Uit de gedichten van P. de MontGa naar voetnoot(1)
Rubriek: Noordsche Silhouetten.
Skald Ortwin
De Noodhoorn toette al over het strand.
Skald Ortwin greep de saks van den wand,
sloot kind en vrouwe vast op zijn hert
en toonde dan beiden de laaiende vert.
‘'t Is kamp ginds! sprak hij, en dood den Waal!’
en schenkend vol most zijne aerden schaal:
‘U drink ik, du minne, du kind - mijn licht.
'k Ben kerel en vrijman! Kamp is plicht.
En trouw als mijn mond u 't afscheid kust,
zoo zegene u God, vrouw minne, mijn lust!
Woïho! Woïho! Kerelenbloed;
Daar trok hij naar 't strand. o Lang, zoo lang,
volgden twee oogen van verre zijn gang.
Hij keerde zich om in den avondgloed
en zwaaide zijn hutje nen laatsten groet.
Daar rolde op zijn wang een zilte traan,
en droomend, denkend bleef hij staan:
‘Och ziet ge me nog, mijn kind, mijn vrouw?
Toch blijft u mijn ziel voor eeuwig trouw.
En heb ik u straks vaarwel gekust,
zoo zegene u God, vrouw minne, mijn lust!
Woïho! Woïho! Kerelenbloed:
Fel was de kamp. De kerels, verwoed,
plonsten en baggerden in het bloed.
De schilden ronkten.
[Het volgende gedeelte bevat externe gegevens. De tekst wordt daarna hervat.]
--- config.mk ---
export PLATFORM = sky130hd
export DESIGN_NAME = summ_complex_arbiter
export DESIGN_NICKNAME = d
export VERILOG_FILES = /design/src/rtl/summ_complex_arbiter_pkg.sv /design/src/rtl/summ_complex_arbiter_adder.sv /design/src/rtl/summ_complex_arbiter.sv
export SDC_FILE = /design/constraint.sdc
export NUM_CORES = 1
export LEC_CHECK = 0
export CAP_MARGIN = 20
export CORE_AREA = 2 2 120 122
export DETAILED_ROUTE_END_ITERATION = 10
export DIE_AREA = 0 0 122 124
export GPL_ROUTABILITY_DRIVEN = 0
export PLACE_DENSITY = 0.79
export SLEW_MARGIN = 15
export SYNTH_ARGS = -nofsm -noshare
export SYNTH_HDL_FRONTEND = slang
export SYNTH_SLANG_ARGS = --single-unit
export TNS_END_PERCENT = 20
--- constraint.sdc ---
create_clock -name clk -period 4.4 [get_ports clk]
set_input_delay 0.66 -clock clk [delete_from_list [all_inputs] [get_ports clk]]
set_output_delay 0.66 -clock clk [all_outputs]
set_load 0.01 [all_outputs]
--- src/rtl/summ_complex_arbiter_pkg.sv ---
// Shared definitions for the complex-adder arbiter: default data width,
// a constant-foldable clog2 helper and the arbitration FSM state type.
package summ_complex_arbiter_pkg;

    localparam int unsigned DATA_W_DEF = 16;

    function automatic int unsigned clog2(input int unsigned value);
        int unsigned width;
        width = 0;
        while ((32'd1 << width) < value) begin
            width = width + 1;
        end
        return width;
    endfunction

    typedef enum logic {
        ST_IDLE  = 1'b0,
        ST_BURST = 1'b1
    } state_e;

endpackage

--- src/rtl/summ_complex_arbiter_adder.sv ---
// Registered complex adder: one cycle latency, enable-gated, no reset.
// Wrap-around arithmetic, no saturation or carry out.
module summComplex
    import summ_complex_arbiter_pkg::*;
#(
    parameter int unsigned DATA_W = DATA_W_DEF
) (
    input  logic              clk,
    input  logic              en_i,
    input  logic [DATA_W-1:0] a_re_i,
    input  logic [DATA_W-1:0] a_im_i,
    input  logic [DATA_W-1:0] b_re_i,
    input  logic [DATA_W-1:0] b_im_i,
    output logic [DATA_W-1:0] sum_re_o,
    output logic [DATA_W-1:0] sum_im_o
);

    logic [DATA_W-1:0] sum_re_q;
    logic [DATA_W-1:0] sum_im_q;

    always_ff @(posedge clk) begin
        if (en_i) begin
            sum_re_q <= a_re_i + b_re_i;
            sum_im_q <= a_im_i + b_im_i;
        end
    end

    assign sum_re_o = sum_re_q;
    assign sum_im_o = sum_im_q;

endmodule

--- src/rtl/summ_complex_arbiter.sv ---
// Packet-granular round-robin arbiter sharing one registered complex adder
// among NUM_REQ requesters; results carry owner ID and last flag.
module summ_complex_arbiter
    import summ_complex_arbiter_pkg::*;
#(
    parameter int unsigned NUM_REQ = 4,
    parameter int unsigned ID_W    = 2,
    parameter int unsigned DATA_W  = DATA_W_DEF
) (
    input  logic                      clk,
    input  logic                      rst_n,
    input  logic [NUM_REQ-1:0]        req_valid,
    input  logic [NUM_REQ-1:0]        req_last,
    input  logic [NUM_REQ*DATA_W-1:0] req_a_i,
    input  logic [NUM_REQ*DATA_W-1:0] req_a_q,
    input  logic [NUM_REQ*DATA_W-1:0] req_b_i,
    input  logic [NUM_REQ*DATA_W-1:0] req_b_q,
    output logic [NUM_REQ-1:0]        req_ready,
    output logic                      out_valid,
    output logic                      out_last,
    output logic [ID_W-1:0]           out_id,
    output logic [DATA_W-1:0]         out_i,
    output logic [DATA_W-1:0]         out_q,
    output logic                      busy
);

    state_e            state_q;
    logic [ID_W-1:0]   rr_ptr_q;
    logic [ID_W-1:0]   owner_q;
    logic              out_valid_q;
    logic              out_last_q;
    logic [ID_W-1:0]   out_id_q;
    logic              have_sum_q;

    logic [ID_W-1:0]   grant_d;
    logic [ID_W-1:0]   ptr_next_d;
    logic              own_valid;
    logic              own_last;
    logic              beat;
    logic [DATA_W-1:0] sel_a_re;
    logic [DATA_W-1:0] sel_a_im;
    logic [DATA_W-1:0] sel_b_re;
    logic [DATA_W-1:0] sel_b_im;
    logic [DATA_W-1:0] sum_re;
    logic [DATA_W-1:0] sum_im;

    // First requesting index at or after ptr, wrapping modulo NUM_REQ.
    function automatic logic [ID_W-1:0] rr_pick(input logic [NUM_REQ-1:0] valid,
                                                input logic [ID_W-1:0]    ptr);
        logic [ID_W-1:0] pick;
        logic            found;
        int unsigned     idx;
        pick  = '0;
        found = 1'b0;
        for (int unsigned i = 0; i < NUM_REQ; i++) begin
            idx = (32'(ptr) + i) % NUM_REQ;
            if (!found && valid[idx]) begin
                pick  = ID_W'(idx);
                found = 1'b1;
            end
        end
        return pick;
    endfunction

    assign grant_d    = rr_pick(req_valid, rr_ptr_q);
    assign ptr_next_d = (owner_q == ID_W'(NUM_REQ - 1)) ? '0 : owner_q + 1'b1;

    always_comb begin
        own_valid = 1'b0;
        own_last  = 1'b0;
        sel_a_re  = '0;
        sel_a_im  = '0;
        sel_b_re  = '0;
        sel_b_im  = '0;
        for (int unsigned k = 0; k < NUM_REQ; k++) begin
            if (owner_q == ID_W'(k)) begin
                own_valid = req_valid[k];
                own_last  = req_last[k];
                sel_a_re  = req_a_i[k*DATA_W +: DATA_W];
                sel_a_im  = req_a_q[k*DATA_W +: DATA_W];
                sel_b_re  = req_b_i[k*DATA_W +: DATA_W];
                sel_b_im  = req_b_q[k*DATA_W +: DATA_W];
            end
        end
    end

    assign beat = (state_q == ST_BURST) && own_valid;

    always_comb begin
        req_ready = '0;
        if (state_q == ST_BURST) begin
            for (int unsigned k = 0; k < NUM_REQ; k++) begin
                req_ready[k] = (owner_q == ID_W'(k));
            end
        end
    end

    always_ff @(posedge clk or negedge rst_n) begin
        if (!rst_n) begin
            state_q     <= ST_IDLE;
            rr_ptr_q    <= '0;
            owner_q     <= '0;
            out_valid_q <= 1'b0;
            out_last_q  <= 1'b0;
            out_id_q    <= '0;
            have_sum_q  <= 1'b0;
        end else begin
            out_valid_q <= beat;
            if (beat) begin
                out_last_q <= own_last;
                out_id_q   <= owner_q;
                have_sum_q <= 1'b1;
            end
            case (state_q)
                ST_IDLE: begin
                    if (|req_valid) begin
                        owner_q <= grant_d;
                        state_q <= ST_BURST;
                    end
                end
                ST_BURST: begin
                    if (beat && own_last) begin
                        rr_ptr_q <= ptr_next_d;
                        state_q  <= ST_IDLE;
                    end
                end
                default: state_q <= ST_IDLE;
            endcase
        end
    end

    summComplex #(
        .DATA_W (DATA_W)
    ) u_adder (
        .clk      (clk),
        .en_i     (beat),
        .a_re_i   (sel_a_re),
        .a_im_i   (sel_a_im),
        .b_re_i   (sel_b_re),
        .b_im_i   (sel_b_im),
        .sum_re_o (sum_re),
        .sum_im_o (sum_im)
    );

    // The adder has no reset; mask its output until a real result exists.
    assign out_i     = have_sum_q ? sum_re : '0;
    assign out_q     = have_sum_q ? sum_im : '0;
    assign out_valid = out_valid_q;
    assign out_last  = out_last_q;
    assign out_id    = out_id_q;
    assign busy      = (state_q == ST_BURST);

endmodule

==> impl_metrics.toml, run 1 <==
[status]
status = "finished, final reports clean"

[finish]
syn_to_final_growth_pct = 71.0
drive_gt1_share_pct = 3.56
fin_area_um2 = 8320
fill_cells = 1251
multi_input_area_um2 = 3460
finish.utilization_pct = 60.6
nets = 1228
final-seq-area_um2 = 1210
diodes = 0

[detailed_routing]
firstDrtPassIters = 5
antenna_left = 0
vias_per_cell = 5.33
wl_per_cell_um = 17.2
drc = 0
wl_mm = 19.1
first_iter_violations = 369
vias = 5904

[floorplanning]
fp.dieH_um = 124
die_w_um = 122
start_util_pct = 35.4
io_pins = 307
rows = 43
dieArea_um2 = 15100
coreArea_um2 = 13700

[global_route]
antenna_found_initial = 0
grt_usage_pct = 23.8
grt_pass1_wl_mm = 28.1
grt_max_degree = 81
grt_overflow = 0
grt_pass1_vias = 5496

[yosys]
yosysTopAreaCell = "edfxtp_1"
synthArstFlopShare_pct = 23.8
synth.avg_cell_area_um2 = 7.48
synth_seq_cells = 42
synth_ff_type = "edfxtp_1"
yosysSeqAreaShare_pct = 24.9
netlist_area_um2 = 4860
synth-edff-count = 32
yosys.area.top_type_share_pct = 19.8
synth.net_count = 952
syn_inst = 650
synth_common_cells = "91 x a21oi_1, 74 x nand2_1, 72 x o21ai_0"
yosysWarnings = 0
ys_types = 55
synth.most_common_cell = "a21oi_1"
synth_top_cells_by_area = "edfxtp_1 20%, a21oi_1 9.4%, a22oi_1 9.3%, ha_1 8.7%, o21ai_0 7.4%"

[pwr]
irDropWorstVdd_mv = 0.386
power.leakage_nw = 3.25
power_density_nw_per_um2 = 770

[clocking]
htreeDepth = 2
cts_resized = 0
ctsHoldBuffers = 0
cts_buffer_depth = 2
cts_buffers = 5
cts.clk_slew.worst_paths_ns = 0.06
clk_latency_ns = 0.28
root_buffer = "clkbuf_16"
post_cts_buffers = 0
cts_sinks = 42
cts_tree = "yes"

[timing]
tightest_slew_ns = 0.873
fmax_mhz = 256
min_period_ns = 3.91
fin_skew_ns = 0.00371
finalCritPeriodShare_pct = 88.9
drv_slew = 0
setup_viol = 0
fin_hold_ws_ns = 0.523
relSlewSlack_pct = 41.8
rsz0062_at_grt = "no"
report.final.hold_viol_count = 0
setup_tns_ns = 0
timing.final.ws_setup_ns = 0.488

[setup_path]
start_kind = "flip-flop"
worst-path-max-fanout = 14
cp_data_required_time_ns = 4.43
worstSetupEndpointType = "flip-flop"
criticalPathCategory = "flip-flop to flip-flop"
arrival_ns = 3.94

[placed_design]
dp_worst_setup_slack_ns = 0.508
dpl_cell_area_um2 = 8130
hpwl_mm = 15.4
port_buffers = 306

[run]
cap_violations = 0

[hold_path]
hp-class = "flip-flop to flip-flop"
[sequential cells by signal, indices dropped and copies added, names as in the netlist]
signal,flops
u_adder.sum_im_o,16
u_adder.sum_re_o,16
out_id,2
owner_q,2
rr_ptr_q,2
busy,1
have_sum_q,1
out_last,1
out_valid,1
[cell usage in the layout (no fill, tap or decap), types with 4 or more instances in the layout]
cell and instances:
clkdlybuf4s50_1 306, a21oi_1 91, nand2_1 74, o21ai_0 72
nor2_1 70, a22oi_1 60, and2_1 36, edfxtp_1 32
ha_1 31, xnor2_1 19, xor2_1 15, a21o_1 11
inv_1 10, dfrtp_1 10, and3_1 6, buf_4 6
a211oi_1 5, nand3_1 5, clkbuf_16 5, o211ai_1 4
buf_12 4
[per-layer routing]
layer	GRT usage (%)	vias up	part of all wire (%)
met1	30.3	2677	42
met5	0	-	0
met4	5.82	0	1.9
li1	-	2927	-
met3	3.53	30	6.8
met2	42.3	270	49
[kinds of logic after synthesis]
kind of cell / after synthesis / synth area share, %
AOI/OAI and AO/OA: 270 / 34.2
and+or+nand+nor: 207 / 19.6
buffers and inverters: 57 / 4.58
DFF: 42 / 24.9
adders and majority gates: 36 / 9.57
xor gates and xnor gates: 34 / 6.12
muxes: 4 / 1.05
[metrics by stage]
step                total power (W)  instances
detailed placement          0.00590       1099
global placement            0.00582       1099
CTS                         0.00639       1107
floorplan                   0.00426        650
finish                      0.00641       1107
global route                0.00697       1107
[layout make-up]
type / count / area share, %
clock buffer: 5 / 1.50
inverter: 10 / 0.451
clock inverter: 3 / 0.767
multi-input combinational: 551 / 41.7
timing repair buffer: 316 / 38.3
tap: 180 / 2.71
sequential: 42 / 14.6
[critical path: stages (launching register included)]
cell,delay [ns]
dfrtp_1,0.46
inv_1,0.12
ha_2,0.32
nor2b_4,0.42
buf_4,0.26
a22oi_1,0.08
nor2_1,0.11
a21oi_1,0.05
o21ai_0,0.35
ha_1,0.30
a21o_1,0.18
a211oi_2,0.26
a21oi_1,0.14
nor2_1,0.24
nor4b_1,0.08
a311o_1,0.27
[power by group]
group          internal, W  leakage [nW]  switching, W  total, W
sequential        0.000902         0.421     0.0000834  0.000986
combinational      0.00225          2.74       0.00269   0.00494
clock             0.000323        0.0915      0.000152  0.000475
[path summary, 6_finish.rpt]
path | from | to | slack (ns) | cells past startpoint
max in group asynchronous | rst_n | out_id[0] | 3.41 | 1
min in group asynchronous | rst_n | out_last | 0.68 | 1
hold / removal | out_id[1] | out_id[1] | 0.52 | 1
setup reg to reg | owner_q[1] | u_adder.sum_re_o[13] | 0.49 | 15
hold reg to reg | out_id[1] | out_id[1] | 0.52 | 1
setup / recovery | owner_q[1] | u_adder.sum_re_o[13] | 0.49 | 15
Power figures use the tool's default switching activity.
==> inputs of run 2 (changes only) <==
CTS_CLUSTER_DIAMETER = 120   (was not set)
==> results of run 2 <==
Same layout as run 1: the final DEF is identical, and so are final timing and power.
Met wild gezucht
zoefden de saksen heen door de lucht.
En over de duinen, al schuifelend, ijlen
als donkere wolken, de snorrende pijlen.
Toen trok hij de saks, en zwaaide ze hoog,
en groette de kampers, met gensters in 't oog:
‘Opheisa! gi, knotsen! En zingt maar uw lied.
Ook ik speel hier meê! Wat en wacht ge me niet?
Zoo zegene u God, vrouw minne, mijn lust!
en heb ik u straks bij het afscheid gekust,
Woïho! Woïho! Kerelenbloed:
En toen hij verscheen in 't gewoel van den strijd
begroetten de makkers den Skald, verblijd;
toen drong hij zoo diep in der edelen heer,
en rukte het vaandel, aan flarden, neer.
Toen trof hij des hoofdmans snuivend paerd
en stak hem ten grond, met zijn eigen zwaerd,
en juublend, te midden van 't dreunend gevecht,
daar greep hij de nap aan zijn zijde gehecht,
en stak die omhoog, met lustigen zin:
‘U drink ik, mijn vrouw, mijn kind - mijn min.
Woïho! Woïho! Kerelenbloed:
Traag viel de nacht. De slag had uit:
Daar rees op het slachtveld zucht noch geluid.
Toen rechtte zich daar van den bloedigen grond,
de dappere Skald, bebloed, doorwond.
Naast hem, met zijn kind, lag knielend zijn vrouw
en vulde de lucht met ach en rouw,
en kuste zijne ijzige lippen weer warm,
en sloot hem zoo vast en zoo teer in haar arm:
‘U zegene God, vrouw minne, mijn lust!
Och ween niet zoo droevig, terwijl ge mij kust.
Woïho! Woïho! Kerelenbloed:
Toen hief hij, zich rechtend, de steenen schaal:
‘Och laat mij nog drinken een enkele maal.
Och laat mij u drinken mijn duinen, mijn heerd -
ik heb ze bezongen, bemind en verweerd.
Och laat mij u drinken, mijn edele vrouw -
ik minde u in 't leven en sterf u getrouw!
U schenk ik, mijn zoon, mijn luit en zweerd.
Bezoedel die nimmer! Bewaar ze mij weerd!
Bespeel uwe snaren met vleklooze hand,
trek nimmer uw kling dan voor plicht en voor land!